Read also: Media expert urges South-East Governors to diversify, reduce dependency on taxation
But these pressures cannot fully explain the absence of visible transformation in most states. Lagos has made headway on rail infrastructure and revenue mobilisation. Borno, under extreme security constraints, has rebuilt schools and clinics in war-torn areas. Yet for every such example, there are multiple states where the extra funds have been absorbed by opaque procurement, inflated contracts, and politically connected “consultancies” that deliver little.
The structural argument, that federal dominance over ports, highways, security, and macroeconomic policy constrains state capacity, is valid, but it is not an alibi for inertia. State governments have constitutional responsibility for primary education, basic healthcare, local roads, and rural water supply. These are sectors where impact is visible, measurable, and largely within governors’ discretion. The political will to prioritise them remains scarce.
“Many governors still view federal allocations as political spoils, not as public investment capital. The result is a recurring cycle: rising revenues are followed by rising political patronage, not rising living standards.”
Indeed, the bigger obstacle is not fiscal capacity but political incentives. In too many states, legislatures function as extensions of the governor’s office, approving budgets without rigorous scrutiny. Local government autonomy is a constitutional principle in theory but a hollow practice in reality, as governors retain firm control over disbursements to councils. Without independent oversight or citizen pressure, windfalls will continue to disappear into a fog of “capacity building” retreats and administrative overheads.
This is not simply a matter of corruption; it is a crisis of governance culture. Many governors still view federal allocations as political spoils, not as public investment capital. The result is a recurring cycle: rising revenues are followed by rising political patronage, not rising living standards.
Breaking this cycle requires reforms on three fronts. First, fiscal transparency must be enforced with real consequences. The publication of FAAC receipts should be matched by open access to detailed state and local expenditure data, project by project, contract by contract. Civil society and the media can only hold leaders to account if the numbers are available and verifiable.
Second, state-level revenue generation must be more than tokenistic. The over-reliance on Abuja’s allocations leaves states vulnerable to oil price swings and currency shocks. Lagos, Rivers, and Ogun have demonstrated that internally generated revenue can be mobilised without overburdening citizens if linked to visible service delivery. Other states must follow suit or remain trapped in fiscal dependency.
Third, citizens must reframe their political expectations. Too often, voters focus on federal elections while treating state and local polls as secondary contests. In reality, the quality of a community’s school, health centre, or road is determined not by the president but by the governor and council chairman.

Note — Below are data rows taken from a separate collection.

==> src/dssc_pkg.sv <==
// shared types and constants of the dominating set size counter
package dssc_pkg;

  localparam int MAX_VERTICES = 16;
  localparam int VIDX_W       = 4;
  localparam int ROW_W        = 16;
  localparam int SIZE_W       = 5;
  localparam int CNT_W        = 17;
  localparam int NUM_CNT      = MAX_VERTICES + 1;

  localparam logic KIND_LOAD  = 1'b0;
  localparam logic KIND_START = 1'b1;

  localparam logic [SIZE_W-1:0] VCOUNT_RESET = SIZE_W'(MAX_VERTICES);

  // controller to datapath
  typedef struct packed {
    logic load;      // write one adjacency row
    logic clear;     // clear counters, subset and emit index
    logic step;      // test current subset and advance
    logic emit_adv;  // move one count into the output register
    logic emit_sel;  // counter read port follows the emit index
  } dssc_cmd_t;

  // datapath to controller
  typedef struct packed {
    logic walk_done;  // current subset is the last one
    logic emit_last;  // emit index points at size n
    logic out_free;   // output register can take a word
  } dssc_sts_t;

endpackage

==> src/dssc_ctrl.sv <==
// controller state machine of the dominating set size counter
module dssc_ctrl
  import dssc_pkg::*;
(
  input  logic      clk,
  input  logic      rst_n,
  input  logic      in_valid,
  input  logic      in_kind,
  input  dssc_sts_t sts,
  output dssc_cmd_t cmd,
  output logic      idle
);

  typedef enum logic [1:0] {
    ST_IDLE,
    ST_WALK,
    ST_DRAIN,
    ST_EMIT
  } state_t;

  state_t state_r, state_nxt;

  always_comb begin
    state_nxt    = state_r;
    cmd          = '0;
    case (state_r)
      ST_IDLE: begin
        if (in_valid && in_kind == KIND_LOAD) begin
          cmd.load = 1'b1;
        end else if (in_valid && in_kind == KIND_START) begin
          cmd.clear = 1'b1;
          state_nxt = ST_WALK;
        end
      end
      ST_WALK: begin
        cmd.step = 1'b1;
        if (sts.walk_done) begin
          state_nxt = ST_DRAIN;
        end
      end
      ST_DRAIN: begin
        state_nxt = ST_EMIT;
      end
      ST_EMIT: begin
        cmd.emit_sel = 1'b1;
        if (sts.out_free) begin
          cmd.emit_adv = 1'b1;
          if (sts.emit_last) begin
            state_nxt = ST_IDLE;
          end
        end
      end
      default: begin
        state_nxt = ST_IDLE;
      end
    endcase
  end

  assign idle = (state_r == ST_IDLE);

  always_ff @(posedge clk) begin
    if (!rst_n) begin
      state_r <= ST_IDLE;
    end else begin
      state_r <= state_nxt;
    end
  end

endmodule

==> src/dssc_datapath.sv <==
// datapath: rows, subset walk, size counters and output register
module dssc_datapath
  import dssc_pkg::*;
(
  input  logic              clk,
  input  logic              rst_n,
  input  dssc_cmd_t         cmd,
  output dssc_sts_t         sts,
  input  logic              cfg_we,
  input  logic [SIZE_W-1:0] cfg_vertex_count,
  input  logic [VIDX_W-1:0] in_row_vertex,
  input  logic [ROW_W-1:0]  in_neighbor_mask,
  input  logic              out_stall,
  output logic              out_valid,
  output logic [SIZE_W-1:0] out_set_size,
  output logic [CNT_W-1:0]  out_set_count,
  output logic              out_last
);

  function automatic logic [SIZE_W-1:0] pop16(input logic [ROW_W-1:0] v);
    logic [SIZE_W-1:0] acc;
    logic [2:0]        nib;
    acc = '0;
    for (int k = 0; k < ROW_W / 4; k++) begin
      nib = 3'(v[4*k]) + 3'(v[4*k+1]) + 3'(v[4*k+2]) + 3'(v[4*k+3]);
      acc = acc + SIZE_W'(nib);
    end
    return acc;
  endfunction

  logic [SIZE_W-1:0] vcount_r;
  logic [SIZE_W-1:0] n_eff;
  logic [ROW_W-1:0]  full_mask;
  logic [ROW_W-1:0]  rows_r [MAX_VERTICES];
  logic [ROW_W-1:0]  subset_r;
  logic [ROW_W-1:0]  covered;
  logic              s1_valid_r;
  logic              s1_dom_r;
  logic [SIZE_W-1:0] s1_size_r;
  logic [CNT_W-1:0]  counters_r [NUM_CNT];
  logic [SIZE_W-1:0] rd_addr;
  logic [CNT_W-1:0]  rd_data;
  logic [SIZE_W-1:0] emit_idx_r;
  logic              out_valid_r;
  logic [SIZE_W-1:0] out_size_r;
  logic [CNT_W-1:0]  out_count_r;
  logic              out_last_r;

  // vertex count saturates at the array size
  assign n_eff = (vcount_r > SIZE_W'(MAX_VERTICES)) ? SIZE_W'(MAX_VERTICES) : vcount_r;

  always_comb begin
    for (int j = 0; j < ROW_W; j++) begin
      full_mask[j] = (SIZE_W'(j) < n_eff);
    end
  end

  // union of closed neighborhoods of the chosen vertices
  always_comb begin
    covered = '0;
    for (int j = 0; j < MAX_VERTICES; j++) begin
      if (subset_r[j]) begin
        covered = covered | rows_r[j] | (ROW_W'(1) << j);
      end
    end
  end

  assign rd_addr = cmd.emit_sel ? emit_idx_r : s1_size_r;
  assign rd_data = counters_r[rd_addr];

  assign sts.walk_done = (subset_r == full_mask);
  assign sts.emit_last = (emit_idx_r == n_eff);
  assign sts.out_free  = !out_valid_r || !out_stall;

  always_ff @(posedge clk) begin
    if (!rst_n) begin
      vcount_r <= VCOUNT_RESET;
    end else if (cfg_we) begin
      vcount_r <= cfg_vertex_count;
    end
  end

  always_ff @(posedge clk) begin
    if (!rst_n) begin
      for (int j = 0; j < MAX_VERTICES; j++) begin
        rows_r[j] <= '0;
      end
    end else if (cmd.load) begin
      rows_r[in_row_vertex] <= in_neighbor_mask;
    end
  end

  // subset test stage
  always_ff @(posedge clk) begin
    if (!rst_n) begin
      subset_r   <= '0;
      s1_valid_r <= 1'b0;
    end else if (cmd.clear) begin
      subset_r   <= '0;
      s1_valid_r <= 1'b0;
    end else begin
      s1_valid_r <= cmd.step;
      if (cmd.step) begin
        subset_r <= sts.walk_done ? '0 : subset_r + 1'b1;
      end
    end
  end

  always_ff @(posedge clk) begin
    s1_dom_r  <= ((covered & full_mask) == full_mask);
    s1_size_r <= pop16(subset_r);
  end

  // size counters
  always_ff @(posedge clk) begin
    if (!rst_n || cmd.clear) begin
      for (int k = 0; k < NUM_CNT; k++) begin
        counters_r[k] <= '0;
      end
    end else if (s1_valid_r && s1_dom_r && !cmd.emit_sel) begin
      counters_r[rd_addr] <= CNT_W'(rd_data + 1'b1);
    end
  end

  // emit index and output register
  always_ff @(posedge clk) begin
    if (!rst_n || cmd.clear) begin
      emit_idx_r <= '0;
    end else if (cmd.emit_adv) begin
      emit_idx_r <= emit_idx_r + 1'b1;
    end
  end

  always_ff @(posedge clk) begin
    if (!rst_n) begin
      out_valid_r <= 1'b0;
    end else if (cmd.emit_adv) begin
      out_valid_r <= 1'b1;
    end else if (!out_stall) begin
      out_valid_r <= 1'b0;
    end
  end

  always_ff @(posedge clk) begin
    if (cmd.emit_adv) begin
      out_size_r  <= emit_idx_r;
      out_count_r <= rd_data;
      out_last_r  <= sts.emit_last;
    end
  end

  // no result shows while reset is held
  assign out_valid     = out_valid_r && rst_n;
  assign out_set_size  = out_size_r;
  assign out_set_count = out_count_r;
  assign out_last      = out_last_r;

endmodule

==> src/dominating_set_size_counter.sv <==
// top level of the dominating set size counter
//
// Counts the dominating sets of a graph of up to 16 vertices, by set size.
// A load word (kind 0) writes the neighbor row of one vertex. A start word
// (kind 1) clears the size counters and walks every subset of the first n
// vertices, n being the configured vertex count saturated at 16. One subset
// is tested per cycle: the closed neighborhoods of the chosen vertices are
// OR-ed together and, when they cover all n vertices, the counter for the
// subset's size is bumped. The walk is a binary counter through a single
// two-stage test unit, so a start word walks 2^n subsets, drains the test
// unit and then gives n + 1 result words, one per cycle when the output
// side does not stall. Results come out in size order 0 through n, with
// last set on size n. Rows are used as written, without symmetrizing; row
// bits at or above n are ignored. No new input word is taken until the last
// result has moved into the output register; that register lets the next
// word be taken while the final result waits. Vertex count writes are
// taken only while the block is idle (cfg_ready high). While rst_n is low
// the input is stalled, cfg_ready is low and no result is shown. Reset
// gives all rows zero and a vertex count of 16.
module dominating_set_size_counter
  import dssc_pkg::*;
(
  input  logic              clk,
  input  logic              rst_n,
  // input words
  input  logic              in_valid,
  output logic              in_stall,
  input  logic              in_kind,
  input  logic [VIDX_W-1:0] in_row_vertex,
  input  logic [ROW_W-1:0]  in_neighbor_mask,
  // result words
  output logic              out_valid,
  input  logic              out_stall,
  output logic [SIZE_W-1:0] out_set_size,
  output logic [CNT_W-1:0]  out_set_count,
  output logic              out_last,
  // vertex count register
  input  logic              cfg_valid,
  output logic              cfg_ready,
  input  logic [SIZE_W-1:0] cfg_vertex_count
);

  dssc_cmd_t cmd;
  dssc_sts_t sts;
  logic      idle;

  // only idle takes words, either on the input or on the config port,
  // and nothing is taken while reset is held
  assign in_stall  = !idle || !rst_n;
  assign cfg_ready = idle && rst_n;

  dssc_ctrl u_ctrl (
    .clk      (clk),
    .rst_n    (rst_n),
    .in_valid (in_valid),
    .in_kind  (in_kind),
    .sts      (sts),
    .cmd      (cmd),
    .idle     (idle)
  );

  dssc_datapath u_dp (
    .clk              (clk),
    .rst_n            (rst_n),
    .cmd              (cmd),
    .sts              (sts),
    .cfg_we           (cfg_valid && cfg_ready),
    .cfg_vertex_count (cfg_vertex_count),
    .in_row_vertex    (in_row_vertex),
    .in_neighbor_mask (in_neighbor_mask),
    .out_stall        (out_stall),
    .out_valid        (out_valid),
    .out_set_size     (out_set_size),
    .out_set_count    (out_set_count),
    .out_last         (out_last)
  );

endmodule

==> config.mk <==
export PLATFORM = sky130hd
export DESIGN_NAME = dominating_set_size_counter
export DESIGN_NICKNAME = d
export VERILOG_FILES = /design/src/dssc_pkg.sv /design/src/dssc_ctrl.sv /design/src/dssc_datapath.sv /design/src/dominating_set_size_counter.sv
export SDC_FILE = /design/constraint.sdc
export NUM_CORES = 1
export LEC_CHECK = 0
export BUFFER_PORTS_ARGS = -buffer_cell sky130_fd_sc_hd__buf_2
export CORE_MARGIN = 5
export CORE_UTILIZATION = 53
export DETAILED_ROUTE_END_ITERATION = 8
export GPL_TIMING_DRIVEN = 0
export MAX_ROUTING_LAYER = met4
export PLACE_DENSITY = 0.69
export SYNTH_ARGS = -nofsm -noshare
export SYNTH_HDL_FRONTEND = slang
export SYNTH_SLANG_ARGS = --single-unit
export TNS_END_PERCENT = 10
==> constraint.sdc <==
create_clock -name clk -period 6.26 [get_ports clk]
set_input_delay 0.626 -clock clk [delete_from_list [all_inputs] [get_ports clk]]
set_output_delay 0.626 -clock clk [all_outputs]
set_load 0.01 [all_outputs]
# Yosys cells after proc, flatten, opt, wreduce, memory -nomap -nowiden
# Memory sizes are Yosys's and may differ from the RTL's.
# Index checks and enable logic that the tools add are counted.
# totals
n_memories	2
inputBits	31
word_cells	147
regBits	59
ramBits	545
output_inout_bits	26
# classes
reduce_logical	20
eq_ne	12
addsub	18
bitwise	18
magnitude_cmp	17
muxes	49
# memory_table
memory	depth	width	read_ports	rd_ports_with_merged_regs	wr	line_no	source
u_dp.counters_r	17	17	1	0	17	dssc_datapath.sv:40	logic [CNT_W-1:0] counters_r [NUM_CNT];
u_dp.rows_r	16	16	16	0	16	dssc_datapath.sv:34	logic [ROW_W-1:0] rows_r [MAX_VERTICES];
# op_table
operator	count
$mux 16	18
$or 16x16->16	14
$lt 4x5->1 const A	8
$eq 16x16->1	2
$add 3x1->3	8
$lt 3x5->1 const A	4
$mux 1	18
$add 17x1->17 const B	1
$mux 17	1
$reduce_or 17->1	1
$add 16x1->16 const B	1
$and 16x16->16	1
$reduce_or 16->1	1
$mux 5	3
$or 15x15->15	1
$mux 2	7
$add 5x3->5	2
$lt 1x5->1 const A	2
$lt 2x5->1 const A	2
$add 1x1->2	4
$pmux 2 s4	1
$logic_and 1x1->1	7
$ne 2x1->1 const B	3
$ne 2x2->1 const B	3
13 further kinds	21

# Depth between registers and ports, before layout
# Gate-level depths: netlist of the first run.
# An unclocked memory read counts as a cell.
# depth
depth_word	34
ltp_mapped	22
mapped_depth_nobuf	13

# Cells and area by module
# Synthesis of the first run repeated with hierarchy kept, for this count alone.
# unflattened
hier_cells	2722
area_unflattened_um2	37043.0
# by_module_without_submodules
module	seq_area_each_um2	area_each_um2	instances	cells_per_inst
dssc_datapath	24913.9	36829.1	1	2695
dssc_ctrl	40.0	196.4	1	24
dominating_set_size_counter	0.0	17.5	1	3

# Worst setup path after synthesis of the first run
# Ideal clock, no wire load.
# synth_timing
path_kind	register -> register
start	register u_ctrl.state_r[0]
end	memory u_dp.counters_r[17][16] (data pin)
slack_ns	1.635
setup_ns	0.272
arrival_time_ns	4.353
n_path_buf	10
synth_period_minus_slack_ns	4.625
required_time_ns	5.988
path_stages_with_launch	22
path_cell_list	dfxtp_1 > ha_1 > buf_6 > mux2_4 > buf_6 > buf_6 > buf_8 > buf_8 > buf_6 > buf_6 > mux2i_1 > o32ai_1 > nor4_1 > nand4_1 > clkbuf_1 > clkbuf_1 > ha_1 > nand2_2 > nor4_4 > a31oi_4 > buf_4 > nor2_1
# synth_rtl
item	line_no	source
start, declared	dssc_ctrl.sv:21	state_t state_r, state_nxt;
start signal, assigned	dssc_ctrl.sv:65	state_r <= state_nxt;
end, declared	dssc_datapath.sv:40	

==> out/metrics.cfg, run 1 <==
[status]
status=complete, but fails checks
violations=capacitance limit, slew limit

[worst_setup_path]
cpPeakStageDelay_ns=1.17
end_kind=flip-flop
required_ns=6.27
cp-start-kind=flip-flop
crit_arrival_ns=6.24
worst-r2r-setup-slack_ns=0.03
r2r_cells=12
cpMaxStageDelayCell=nand2_1
critPathMostFrequentCell=buf_6
path_buf_inv=7
path_depth=12
r2r_end=u_dp.counters_r[6][9]
critical_path_class=flip-flop to flip-flop
regToRegStartpoint=u_ctrl.state_r[0]
path_delay_family=buffers and inverters
worstPathCellList=ha_1, buf_6, buf_6, mux2_4, buf_6, buf_2, buf_4, buf_2, nor3_1, nand2_1, clkbuf_1, nand2_1
path_max_fanout=17

[sta]
max_clock_freq_ghz=0.161
final-max-slew-violation-count=36
setup_viol=0
worst_slew_pin_slew_ns=1.54
rsz0062_at_grt=no
slew_headroom=-0.0294
fin_crit_ns=6.23
timing.final.ws_setup_ns=0.0339
hold_violations=0
clock_skew_ns=0.0364
fin_crit_sh=0.995

[cts]
path_clk_slew_ns=0.06
clk_latency_ns=0.66
numCtsBuffers=88
tritoncts=yes
clk_path_buf_depth=3
clock-sinks=843
htreeDepth=3
clk_root_buffer_cell=clkbuf_16

[die]
initial_core_util=0.532
placementRows=97
ios=57
dieArea_mm2=0.0754
die_h_um=275
die_width_um=275
core-area_mm2=0.0698

[layout]
multi_input_area_mm2=0.0110
finalNonFillerCells=3945
drive_gt1_frac=0.136
design_area_mm2=0.0418
n_fill_cell=5418
seqCellArea_mm2=0.0250
fin_nets=2994
area_growth_pct=12.8
layout_commonest_cell=edfxtp_1
postLayoutCoreUtil=0.600
layout_common_cells=edfxtp_1 (807), nor2_1 (334), and2_1 (245)

[logic_synthesis]
ys_warn_count=0
synth-edff-count=807
syn-cell-area_mm2=0.0371
syn_nets=2820
syn_inst=2759
ys_seq_elements=843
synth.avg_cell_area_um2=13.4
yosysSeqAreaShare=0.673
synth_flop_cell=edfxtp_1
ys_async_sr_fraction=0
synth.distinct_cells=88

[job]
max_cap_violations=3

[power]
power_density_mw_per_mm2=339
p_leak_uw=0.0144
total_power_uw=14200
irDropWorstVdd_mv=0.255

[min_path]
hold_depth=3
hp-class=primary input to flip-flop
hold_start=cfg_vertex_count[0]
min_to=u_dp.vcount_r[0]

[global_routing]
grt_pass1_vias=24900
grt_usage=0.342
grt_start_max_net_pins=30
grt_pass1_wl_um=179000
overflow=0
antenna_found_initial=1

[place]
dpl_cell_area_mm2=0.0391
portBuffers=56
hpwl_um=86900
place_ws_ns=-1.11
routabilityCongestion=1.01
dp_cells=3780

[routing]
routedWlPerCell_um=32.2
dr.pass1.iters=9
ant_nets=0
routed_wl_um=127000
drt_iter0_markers=4494
drcViolationCount=0
viasPerCell=6.62
detailroute.via_count=26100

-- flip-flops by register name (all words and copies together), names as in the netlist --
register            cells
u_dp.s1_size_r          5
u_dp.out_set_count     17
u_dp.s1_valid_r         1
u_ctrl.state_r          2
u_dp.vcount_r           5
u_dp.out_last           1
u_dp.rows_r           240
u_dp.out_set_size       5
u_dp.counters_r       544
u_dp.subset_r          16
u_dp.emit_idx_r         5
u_dp.s1_dom_r           1
u_dp.out_valid_r        1
-- worst register-to-register path: stages, from the launching register on --
cell      delay [ns]
dfxtp_1         0.34
ha_1            0.22
buf_6           0.14
buf_6           0.15
mux2_4          0.33
buf_6           0.25
buf_2           0.49
buf_4           0.43
buf_2           0.51
nor3_1          0.20
nand2_1         0.57
clkbuf_1        0.79
nand2_1         1.17
-- synthesized netlist by cell type (8+ instances only) --
master / instances / area share
edfxtp_1: 807 / 0.65
nor2_1: 351 / 0.036
and2_1: 245 / 0.041
nand2_1: 165 / 0.017
mux2i_1: 141 / 0.038
clkbuf_1: 119 / 0.012
a22oi_1: 84 / 0.017
o21ai_0: 81 / 0.011
a21oi_1: 78 / 0.011
o22ai_1: 60 / 0.010
inv_1: 53 / 0.0054
nand4_1: 42 / 0.0071
nand3_1: 37 / 0.0050
dfxtp_1: 36 / 0.019
a22o_1: 34 / 0.0080
nor3_1: 30 / 0.0040
buf_2: 26 / 0.0035
a221oi_1: 22 / 0.0052
ha_1: 21 / 0.0071
buf_6: 19 / 0.0058
mux4_2: 19 / 0.012
nor4_1: 19 / 0.0032
xnor2_1: 19 / 0.0045
buf_4: 17 / 0.0034
o32ai_1: 15 / 0.0035
or2_2: 11 / 0.0019
xnor2_2: 11 / 0.0048
a41oi_1: 10 / 0.0024
nand2b_1: 10 / 0.0017
nor3_2: 10 / 0.0027
fa_1: 9 / 0.0049
buf_1: 8 / 0.00081
inv_2: 8 / 0.00081
o21ai_1: 8 / 0.0011
xor2_1: 8 / 0.0019
-- how the worst max path moves through the flow --
| stage | start | end | slack, ns |
|---|---|---|---|
| finish | u_ctrl.state_r[0] | u_dp.counters_r[6][9] | 0.03 |
| global route | u_ctrl.state_r[1] | u_dp.counters_r[5][1] | 0.0003 |
| CTS | u_ctrl.state_r[1] | u_dp.counters_r[22][14] | 0.01 |
| detailed placement | u_ctrl.state_r[1] | u_dp.counters_r[23][16] | -1.11 |
| global placement | u_ctrl.state_r[0] | u_dp.counters_r[22][16] | -0.96 |
| floorplan | u_ctrl.state_r[0] | u_dp.counters_r[17][16] | 1.64 |
-- logic make-up after synthesis --
family | Yosys count | synth area share
compound gates | 443 | 0.0814
fa+ha+maj | 30 | 0.0119
buf+inv | 256 | 0.0336
simple gates | 983 | 0.137
xor+xnor | 39 | 0.0119
flops | 843 | 0.673
mux | 165 | 0.0516
-- stage by stage --
stage	setup TNS, ns	hold WS [ns]
global placement	-84.63	0.469
detailed placement	-104.21	0.476
floorplan	0	0.435
CTS	0	0.218
finish	0	0.245
global route	0	0.250
-- area by class of cell --
type                            instances  share of cell area
Buffer                                193              0.0244
Timing Repair Buffer                   84              0.0173
Multi-Input combinational cell       1660               0.263
Sequential cell                       843               0.596
Clock buffer                          106              0.0548
Clock inverter                         54             0.00993
Antenna cell                            2            0.000120
Tap cell                              940              0.0281
Inverter                               63             0.00565
-- where the power goes --
group	leakage (uW)	total (uW)	switching, uW	internal, uW
Sequential	0.00835	6800	106	6700
Clock	0.00132	5030	2250	2790
Combinational	0.00470	2360	1810	554
Total	0.0144	14200	4160	10000
-- timing repair --
| item | in CTS | in global routing |
|---|---|---|
| endpoints found under the setup margin | 245 | 140 |
| resized for setup | 7 | 7 |
| pin swaps | 0 | 1 |
| gates cloned | 0 | 0 |
| buffers inserted | 0 | 2 |
| hold buffers | 0 | 0 |
-- routing by layer --
layer | vias to the layer above | part of all wire | global-route usage
li1 | 10600 | - | -
met1 | 13000 | 0.37 | 0.446
met2 | 2035 | 0.45 | 0.520
met3 | 443 | 0.12 | 0.0693
met4 | 0 | 0.061 | 0.165
met5 | - | 0 | -
(Power assumes the default switching activity.)
==> inputs of run 2 (changes only) <==
--- a/config.mk
+++ b/config.mk
@@ -13,4 +13,5 @@
 export MAX_ROUTING_LAYER = met4
 export PLACE_DENSITY = 0.69
+export SKIP_CTS_REPAIR_TIMING = 1
 export SYNTH_ARGS = -nofsm -noshare
 export SYNTH_HDL_FRONTEND = slang
==> constraint.sdc (replaced) <==
create_clock -name clk -period 6.26 [get_ports clk]
set_input_delay 1.252 -clock clk [delete_from_list [all_inputs] [get_ports clk]]
set_output_delay 1.252 -clock clk [all_outputs]
set_load 0.01 [all_outputs]
==> run 2 against run 1 <==
Effect of this change:
- the run still ends with capacitance limit, slew limit left
- sequential share of layout area about the same
- register-to-register slack worse by 0.03 ns
- clock power about the same
- core utilization about the same
- setup slack worse by 0.029 ns
- critical path depth up 7
- cell count unchanged
- clock skew up 0.0020 ns
- first-iteration DRC count up 0.18%
- sequential cell count unchanged
- maximum frequency down 0.47%
- sequential power about the same
- largest cell class unchanged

A citizen movement to demand results from subnational leaders is not idealism; it is a democratic necessity.
Read also: Can State governors turn VAT gains into tangible results
Nigeria’s fiscal federalism is imperfect, but it does not absolve governors and local officials of their duties. The post-subsidy, post-naira-float environment has altered the arithmetic of state finance. For once, revenue is not the central constraint; political will is.
If this rare fiscal moment is squandered, the indictment will not be written solely in Abuja, it will be carved into the legacy of governors and council chairmen who presided over the largest allocations in decades yet delivered little more than recycled rhetoric.
Unprecedented revenues are not an achievement; they are a test of leadership. If these resources are allowed to vanish into patronage networks and white-elephant projects instead of classrooms, clinics, and clean streets, history will remember not the scale of the windfall, but the scale of the betrayal.
The question will echo for years: when the means to change the future finally arrived, who chose to waste it?